====== Data records

==> src/rtl/card_shoe_arbiter.sv <==
// rtl/card_shoe_arbiter.sv - round-robin arbitrated finite card shoe fed by an LFSR
// Optional automatic penetration refill: CARD_SHOE_RESHUFFLE_EN
module card_shoe_arbiter #(
    parameter int NUM_REQ       = 3,
    parameter int DECKS         = 1,
    parameter int MAX_RETRY     = 4,
    parameter int PEN_THRESHOLD = 13
) (
    input  logic                       clk,
    input  logic                       rst_n,
    input  logic [3:0]                 rnd,
    input  logic [NUM_REQ-1:0]         req,
    input  logic                       shuffle,
    output logic [NUM_REQ-1:0]         ack,
    output logic [3:0]                 card,
    output logic [$clog2(NUM_REQ)-1:0] card_owner,
    output logic [7:0]                 cards_left,
    output logic                       shoe_empty,
    output logic                       busy,
    output logic                       reshuffled
);

    localparam int         OWN_W     = $clog2(NUM_REQ);
    localparam int         RTY_W     = $clog2(MAX_RETRY + 1);
    localparam logic [4:0] RANK_FILL = 5'(4 * DECKS);
    localparam logic [7:0] SHOE_FILL = 8'(52 * DECKS);

    typedef enum logic [1:0] {
        S_IDLE,
        S_DRAW,
        S_SCAN,
        S_RESP
    } state_t;

    state_t             r_state;
    state_t             w_state_nxt;
    logic [4:0]         r_cnt     [13];
    logic [4:0]         w_cnt_nxt [13];
    logic [7:0]         r_left;
    logic [7:0]         w_left_nxt;
    logic [OWN_W-1:0]   r_rr;
    logic [OWN_W-1:0]   w_rr_nxt;
    logic [OWN_W-1:0]   r_grant;
    logic [OWN_W-1:0]   w_grant_nxt;
    logic [OWN_W-1:0]   r_owner;
    logic [OWN_W-1:0]   w_owner_nxt;
    logic [OWN_W-1:0]   w_gnt_idx;
    logic [OWN_W-1:0]   w_cand;
    logic [RTY_W-1:0]   r_retry;
    logic [RTY_W-1:0]   w_retry_nxt;
    logic [RTY_W-1:0]   w_retry_inc;
    logic [3:0]         r_scan;
    logic [3:0]         w_scan_nxt;
    logic [3:0]         r_card;
    logic [3:0]         w_card_nxt;
    logic [3:0]         w_take_rank;
    logic [3:0]         w_rnd_idx;
    logic [NUM_REQ-1:0] r_ack;
    logic [NUM_REQ-1:0] w_ack_nxt;
    logic               r_pend;
    logic               w_pend_nxt;
    logic               r_resh;
    logic               w_resh_nxt;
    logic               w_gnt_found;
    logic               w_rnd_valid;
    logic               w_rnd_avail;
    logic               w_scan_avail;
    logic               w_refill;
    logic               w_take;

    assign w_rnd_valid  = (rnd != 4'd0) && (rnd <= 4'd13);
    assign w_rnd_idx    = rnd - 4'd1;
    assign w_rnd_avail  = w_rnd_valid && (r_cnt[w_rnd_idx] != 5'd0);
    assign w_scan_avail = (r_cnt[r_scan - 4'd1] != 5'd0);
    assign w_retry_inc  = r_retry + RTY_W'(1);

`ifdef CARD_SHOE_RESHUFFLE_EN
    assign w_refill = r_pend | shuffle | (r_left < 8'(PEN_THRESHOLD));
`else
    logic [7:0] w_unused_pen;
    assign w_unused_pen = 8'(PEN_THRESHOLD);
    assign w_refill     = r_pend | shuffle;
`endif

    // First requester at or after the round-robin pointer, wrapping.
    always_comb begin
        w_gnt_found = 1'b0;
        w_gnt_idx   = '0;
        w_cand      = '0;
        for (int i = 0; i < NUM_REQ; i++) begin
            w_cand = OWN_W'((int'(r_rr) + i) % NUM_REQ);
            if (!w_gnt_found && req[w_cand]) begin
                w_gnt_found = 1'b1;
                w_gnt_idx   = w_cand;
            end
        end
    end

    always_comb begin
        w_state_nxt = r_state;
        w_cnt_nxt   = r_cnt;
        w_left_nxt  = r_left;
        w_rr_nxt    = r_rr;
        w_retry_nxt = r_retry;
        w_scan_nxt  = r_scan;
        w_grant_nxt = r_grant;
        w_pend_nxt  = r_pend | shuffle;
        w_ack_nxt   = '0;
        w_card_nxt  = r_card;
        w_owner_nxt = r_owner;
        w_resh_nxt  = 1'b0;
        w_take      = 1'b0;
        w_take_rank = rnd;

        case (r_state)
            S_IDLE: begin
                if (w_refill) begin
                    for (int k = 0; k < 13; k++) begin
                        w_cnt_nxt[k] = RANK_FILL;
                    end
                    w_left_nxt = SHOE_FILL;
                    w_resh_nxt = 1'b1;
                    w_pend_nxt = 1'b0;
                end else if (w_gnt_found && (r_left != 8'd0)) begin
                    w_grant_nxt = w_gnt_idx;
                    w_state_nxt = S_DRAW;
                end
            end
            S_DRAW: begin
                if (w_rnd_avail) begin
                    w_take      = 1'b1;
                    w_take_rank = rnd;
                end else begin
                    w_retry_nxt = w_retry_inc;
                    if (w_retry_inc >= RTY_W'(MAX_RETRY)) begin
                        w_state_nxt = S_SCAN;
                        w_scan_nxt  = w_rnd_valid ? rnd : 4'd1;
                    end
                end
            end
            S_SCAN: begin
                // Shoe is non-empty here, so this finds a rank within 13 steps.
                if (w_scan_avail) begin
                    w_take      = 1'b1;
                    w_take_rank = r_scan;
                end else begin
                    w_scan_nxt = (r_scan == 4'd13) ? 4'd1 : r_scan + 4'd1;
                end
            end
            S_RESP: begin
                w_rr_nxt    = (r_grant == OWN_W'(NUM_REQ - 1)) ? '0 : r_grant + OWN_W'(1);
                w_retry_nxt = '0;
                w_state_nxt = S_IDLE;
            end
            default: w_state_nxt = S_IDLE;
        endcase

        if (w_take) begin
            w_cnt_nxt[w_take_rank - 4'd1] = r_cnt[w_take_rank - 4'd1] - 5'd1;
            w_left_nxt  = r_left - 8'd1;
            w_card_nxt  = w_take_rank;
            w_owner_nxt = r_grant;
            w_ack_nxt   = NUM_REQ'(1) << r_grant;
            w_state_nxt = S_RESP;
        end
    end

    always_ff @(posedge clk or negedge rst_n) begin
        if (!rst_n) begin
            r_state <= S_IDLE;
            for (int k = 0; k < 13; k++) begin
                r_cnt[k] <= RANK_FILL;
            end
            r_left  <= SHOE_FILL;
            r_rr    <= '0;
            r_retry <= '0;
            r_scan  <= 4'd1;
            r_grant <= '0;
            r_pend  <= 1'b0;
            r_ack   <= '0;
            r_card  <= 4'd0;
            r_owner <= '0;
            r_resh  <= 1'b0;
        end else begin
            r_state <= w_state_nxt;
            r_cnt   <= w_cnt_nxt;
            r_left  <= w_left_nxt;
            r_rr    <= w_rr_nxt;
            r_retry <= w_retry_nxt;
            r_scan  <= w_scan_nxt;
            r_grant <= w_grant_nxt;
            r_pend  <= w_pend_nxt;
            r_ack   <= w_ack_nxt;
            r_card  <= w_card_nxt;
            r_owner <= w_owner_nxt;
            r_resh  <= w_resh_nxt;
        end
    end

    assign ack        = r_ack;
    assign card       = r_card;
    assign card_owner = r_owner;
    assign cards_left = r_left;
    assign shoe_empty = (r_left == 8'd0);
    assign busy       = (r_state != S_IDLE);
    assign reshuffled = r_resh;

endmodule
==> config.mk <==
export PLATFORM = sky130hd
export DESIGN_NAME = card_shoe_arbiter
export DESIGN_NICKNAME = d
export VERILOG_FILES = /design/src/rtl/card_shoe_arbiter.sv
export SDC_FILE = /design/constraint.sdc
export NUM_CORES = 1
export LEC_CHECK = 0
export BUFFER_PORTS_ARGS = -buffer_cell sky130_fd_sc_hd__buf_2
export CORE_MARGIN = 3
export CORE_UTILIZATION = 60
export CTS_CLUSTER_SIZE = 12
export DETAILED_ROUTE_END_ITERATION = 10
export PLACE_DENSITY = 0.87
export SLEW_MARGIN = 20
export SYNTH_ARGS = -nofsm -noshare
export SYNTH_HDL_FRONTEND = slang
export SYNTH_SLANG_ARGS = --single-unit
export TNS_END_PERCENT = 1
==> constraint.sdc <==
create_clock -name clk -period 6.7 [get_ports clk]
set_input_delay 0.67 -clock clk [delete_from_list [all_inputs] [get_ports clk]]
set_output_delay 0.67 -clock clk [all_outputs]
set_load 0.01 [all_outputs]
-- Word-level counts from Yosys, hierarchy flattened
Cells that the tools add are included.
- register bits after elaboration: 97
- output and inout bits: 20
- bitwise gates (word level): 5
- shifts and indexed selects: 1
- add/sub/neg operators: 10
- reductions and logical operators: 25
- eq/ne operators: 12
- mux-type cells: 54
- divide/modulo/power cells: 3
- $lt $le $gt $ge: 9
- operator list (kind ; count):
    65-bit 2-to-1 mux ; 3
    65-bit bitwise mux ; 1
    32-bit by 3-bit modulo with 32-bit output, second input constant ; 2
    5-bit binary-select mux with 4-bit select ; 3
    5-bit 2-to-1 mux ; 7
    3-bit by 3-bit modulo with 32-bit output, second input constant ; 1
    4-bit 2-to-1 mux ; 7
    8-bit 2-to-1 mux ; 3
    5-bit demux with 4-bit select ; 1
    2-bit 2-to-1 mux ; 9
    5-bit >= comparator, second input constant ; 3
    4-bit inverter with 5-bit output ; 3
    3-bit != test, second input constant ; 4
    4-bit by 1-bit subtractor with 4-bit output, second input constant ; 3
    1-bit 2-to-1 mux ; 11
    2-bit nonzero test ; 5
    5-bit nonzero test ; 2
    2-bit by 3-bit < comparator with 1-bit output, second input constant ; 3
    8-bit logical NOT ; 1
    4-bit one-hot mux with 2 select lines ; 1
    4-bit nonzero test ; 2
    8-bit nonzero test ; 1
    8-bit by 1-bit subtractor with 8-bit output, second input constant ; 1
    1-bit binary-select mux with 2-bit select ; 3
    27 further kinds ; 39

-- Depth between registers and ports, before layout
- depth after elaboration: 16
- mapped depth: 27
- mapped depth without buffers: 21

-- Least setup slack after synthesis
No wires, ideal clock.
- path kind: register -> register
- from: register r_scan[0]
- to: register r_cnt[64] (netlist bit)
- arrival: 5567 ps
- clock period less this slack: 5700 ps
- stages on the path, launching flop included: 27
- path slack: 1000 ps
- setup time: 134 ps
- required time: 6566 ps
- path through: dfstp_2 -> buf_4 -> inv_2 -> ha_1 -> xnor2_1 -> mux4_2 -> mux2_2 -> and4_4 -> nor2_8 -> buf_1 -> nor2_1 -> a21oi_1 -> ha_1 -> clkbuf_1 -> clkbuf_1 -> nand2_1 -> nor2_1 -> a21oi_1 -> mux2i_1 -> o211ai_1 -> o21ai_0 -> nor4b_4 -> ha_1 -> and4_1 -> a21oi_1 -> buf_2 -> o31ai_1
- RTL lines (what ; line ; RTL):
    from (decl) ; 52 ; logic [3:0] r_scan;
    from (signal assigned) ; 190 ; r_scan <= w_scan_nxt;
    to (signal assigned) ; 186 ; r_cnt <= w_cnt_nxt;
    to (decl) ; 37 ; logic [4:0] r_cnt [13];

==> results.sh <==
export IMPL_min_period_ns=6.27
export IMPL_io_buffer_count=29
export IMPL_cts_setup_buffers=0
export IMPL_ys_warn_count=0
export IMPL_gp_congestion=0.922
export IMPL_worst_endpoint_arrival_ns=6.53
export IMPL_root_buffer="clkbuf_8"
export IMPL_rrSetupSlack_ns=0.43
export IMPL_synth_area_top_cells="dfrtp_1 34%, dfstp_2 7.5%, o21ai_0 6.4%"
export IMPL_setup_slack_ns=0.431
export IMPL_end_kind="flop"
export IMPL_cts_buffers=9
export IMPL_synth_async_sr_flop_share=1.00
export IMPL_die_h_um=105
export IMPL_cts_tree="done"
export IMPL_core_area_um2=9420
export IMPL_ys_seq_elements=97
export IMPL_skew_ns=0.0205
export IMPL_worst_r2r_endpoint="r_cnt[34]$_DFF_PN0_"
export IMPL_diodes=0
export IMPL_synth_compound_area_share=0.193
export IMPL_worst_r2r_cell_count=22
export IMPL_yosys_cell_types_count=72
export IMPL_route_detailed_drc=0
export IMPL_insertion_delay_ns=0.39
export IMPL_path_buf_inv=3
export IMPL_syn_avg_cell_area_um2=9.39
export IMPL_grt_overflow=0
export IMPL_grt_max_degree=59
export IMPL_viasPerCell=6.81
export IMPL_final_area_um2=6340
export IMPL_finalCritPeriodShare=0.936
export IMPL_ir_drop_mv=0.438
export IMPL_path_clk_slew_ns=0.12
export IMPL_post_cts_resized=0
export IMPL_die_w_um=105
export IMPL_htreeDepth=3
export IMPL_crit_chain="inv_2, ha_1, xnor2_1, mux4_2, mux2_2, and4_4, nor2_8, nor2_1, a21oi_1, ha_2, nand2_1, nor2_1, a21oi_1, mux2i_1, nor2b_1, nor3_4, inv_1, ha_1, and4_1, a21oi_1, buf_4, o31ai_1"
export IMPL_ant_nets=0
export IMPL_setup_viol=0
export IMPL_synth_top_family_by_area="compound AO/OA/AOI/OAI gates"
export IMPL_row_count=35
export IMPL_ys_seq_area_frac=0.413
export IMPL_crit_path_max_fanout=18
export IMPL_fillCellCount=728
export IMPL_synthSimpleGateAreaFrac=0.192
export IMPL_drv_cap=0
export IMPL_cp_top_family="simple AND/OR/NAND/NOR gates"
export IMPL_total_power_mw=3.59
export IMPL_critical_path_slowest_cell="dfstp_2"
export IMPL_num_vias=5281
export IMPL_grt_use_total=0.302
export IMPL_hold_buffers=0
export IMPL_worstMarginPinSlew_ns=0.808
export IMPL_dp_cells=759
export IMPL_synth_ff_type="dfrtp_1"
export IMPL_syn_num_nets=662
export IMPL_hold_violations=0
export IMPL_synth_cells=632
export IMPL_area_growth_pct=6.87
export IMPL_syn_area_um2=5930
export IMPL_critPathKind="flop to flop"
export IMPL_fp_dieArea_um2=11100
export IMPL_grt_pass1_wl_um=26700
export IMPL_antenna_found_initial=0
export IMPL_start_kind="flop"
export IMPL_drv_slew=0
export IMPL_fin_nets=671
export IMPL_crit_top_cell="a21oi_1"
export IMPL_pin_count=30
export IMPL_min_path_type="primary input to asynchronous set/reset pin"
export IMPL_rr_startpoint="r_scan[0]$_DFFE_PN1P_"
export IMPL_synth_fa_ha_area_frac=0.0439
export IMPL_synth_edf_count=0
export IMPL_post_place_ws_ns=0.300
export IMPL_first_global_vias=5044
export IMPL_cts_buffer_depth=2
export IMPL_synth_top_cell_by_area="dfrtp_1"
export IMPL_max_clock_freq_mhz=160
export IMPL_fin_cells=775
export IMPL_p_leak_nw=2.66
export IMPL_utilization=0.673
export IMPL_synth_xor_area_share=0.0177
export IMPL_crit_path_max_incr_delay_ns=0.78
export IMPL_hpwl_um=11500
export IMPL_initial_core_util=0.630
export IMPL_wirelength_um=16400
export IMPL_drt_initial_drc_count=595
export IMPL_synth_top_area_share=0.337
export IMPL_relSlewSlack=0.461
export IMPL_placed_area_um2=6130
export IMPL_cts_sinks=97
export IMPL_dr_pass1_iters=5
export IMPL_synthMuxAreaShare=0.0936
export IMPL_layout_drive_gt1_share=0.163
export IMPL_wire_per_inst_um=21.1
export IMPL_status="complete, no violations"
export IMPL_hold_ws_ns=0.268
export IMPL_cellPowerDensity_nw_per_um2=566
export IMPL_required_ns=6.96
export IMPL_tns_ns=0
-- sequential cells by signal, summed over array words and instances, names as in the netlist --
signal / count
r_cnt: 65
r_retry: 3
card: 4
r_pend: 1
card_owner: 2
cards_left: 8
r_state: 2
reshuffled: 1
r_rr: 2
r_scan: 4
ack: 3
r_grant: 2
-- cell usage in the layout (no fill, tap or decap), types with 4 or more instances in the layout --
cell | netlist | layout
o21ai_0 | 76 | 75
nand2_1 | 49 | 49
or4_1 | 5 | 5
dfstp_2 | 17 | 17
a21oi_1 | 23 | 23
mux4_1 | 5 | 5
mux2i_1 | 12 | 12
mux4_2 | 8 | 8
a31oi_1 | 7 | 7
inv_1 | 24 | 24
buf_2 | 4 | 28
nor3b_1 | 4 | 4
dfrtp_1 | 80 | 80
and3_1 | 6 | 6
xnor2_1 | 8 | 8
nor2_1 | 45 | 45
clkbuf_8 | 0 | 9
nand3_1 | 63 | 63
buf_4 | 4 | 9
o211ai_1 | 7 | 7
o31ai_1 | 25 | 25
mux2_2 | 9 | 9
ha_1 | 20 | 19
nor4_1 | 5 | 5
nand2b_1 | 5 | 5
nor3_1 | 20 | 20
xor2_1 | 4 | 4
-- worst max path at each step --
stage                     startpoint             endpoint  slack [ns]  cells after the start
4_1_cts        r_scan[0]$_DFFE_PN1P_  r_cnt[37]$_DFF_PN1_        0.26                     22
6_report       r_scan[0]$_DFFE_PN1P_  r_cnt[34]$_DFF_PN0_        0.43                     22
3_5_place_dp   r_scan[0]$_DFFE_PN1P_  r_cnt[37]$_DFF_PN1_        0.30                     22
2_1_floorplan  r_scan[0]$_DFFE_PN1P_  r_cnt[64]$_DFF_PN0_         1.0                     26
5_1_grt        r_scan[0]$_DFFE_PN1P_  r_cnt[34]$_DFF_PN0_       -0.05                     22
3_3_place_gp   r_scan[0]$_DFFE_PN1P_  r_cnt[13]$_DFF_PN0_        0.68                     16
-- power breakdown --
group	switching (mW)	total [mW]	internal [mW]	leakage [nW]
combinational	1.36	2.12	0.759	1.31
sequential	0.253	1.08	0.830	1.25
clock	0.239	0.384	0.145	0.0957
total	1.85	3.59	1.73	2.66
-- layer usage --
metal,up-vias,GRT usage,wire [µm]
li1,2363,-,-
met1,2564,0.416,6840
met2,304,0.464,7490
met3,50,0.0612,1480
met4,0,0.127,573
met5,-,0.0143,0
-- area by class of cell --
type                       count  area, µm²  area share
tap                          129        161      0.0255
multi-input combinational    470       3240       0.510
timing repair buffer          37        208      0.0328
clock buffer                  10        128      0.0201
sequential                    97       2450       0.386
inverter                      26       97.6      0.0154
clock inverter                 6       62.6     0.00987
-- cells by family after synthesis --
| family | after synthesis |
|---|---|
| xor gates and xnor gates | 12 |
| and+or+nand+nor | 224 |
| muxes | 35 |
| adders and majority gates | 21 |
| AOI/OAI and AO/OA | 178 |
| DFF | 97 |
| buffers and inverters | 65 |
-- Yosys cell counts (7+ instances only) --
cell      number
mux2i_1       12
nand2_1       49
nand3_1       63
a21oi_1       23
mux4_2         8
inv_1         24
o21ai_0       76
nor3_1        20
ha_1          20
a31oi_1        7
nor2_1        45
dfstp_2       17
mux2_2         9
dfrtp_1       80
clkbuf_1      25
o211ai_1       7
o31ai_1       25
xnor2_1        8
Note: power is estimated with default switching activity, not from simulation.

============

■ Problem to solve ■
In the entries above, find the line with "- operator list" and the line with "4-bit inverter with 5-bit output ; 3", then restate word for word both of them and every line between, with nothing more.

■ Result below ■
- operator list (kind ; count):
    65-bit 2-to-1 mux ; 3
    65-bit bitwise mux ; 1
    32-bit by 3-bit modulo with 32-bit output, second input constant ; 2
    5-bit binary-select mux with 4-bit select ; 3
    5-bit 2-to-1 mux ; 7
    3-bit by 3-bit modulo with 32-bit output, second input constant ; 1
    4-bit 2-to-1 mux ; 7
    8-bit 2-to-1 mux ; 3
    5-bit demux with 4-bit select ; 1
    2-bit 2-to-1 mux ; 9
    5-bit >= comparator, second input constant ; 3
    4-bit inverter with 5-bit output ; 3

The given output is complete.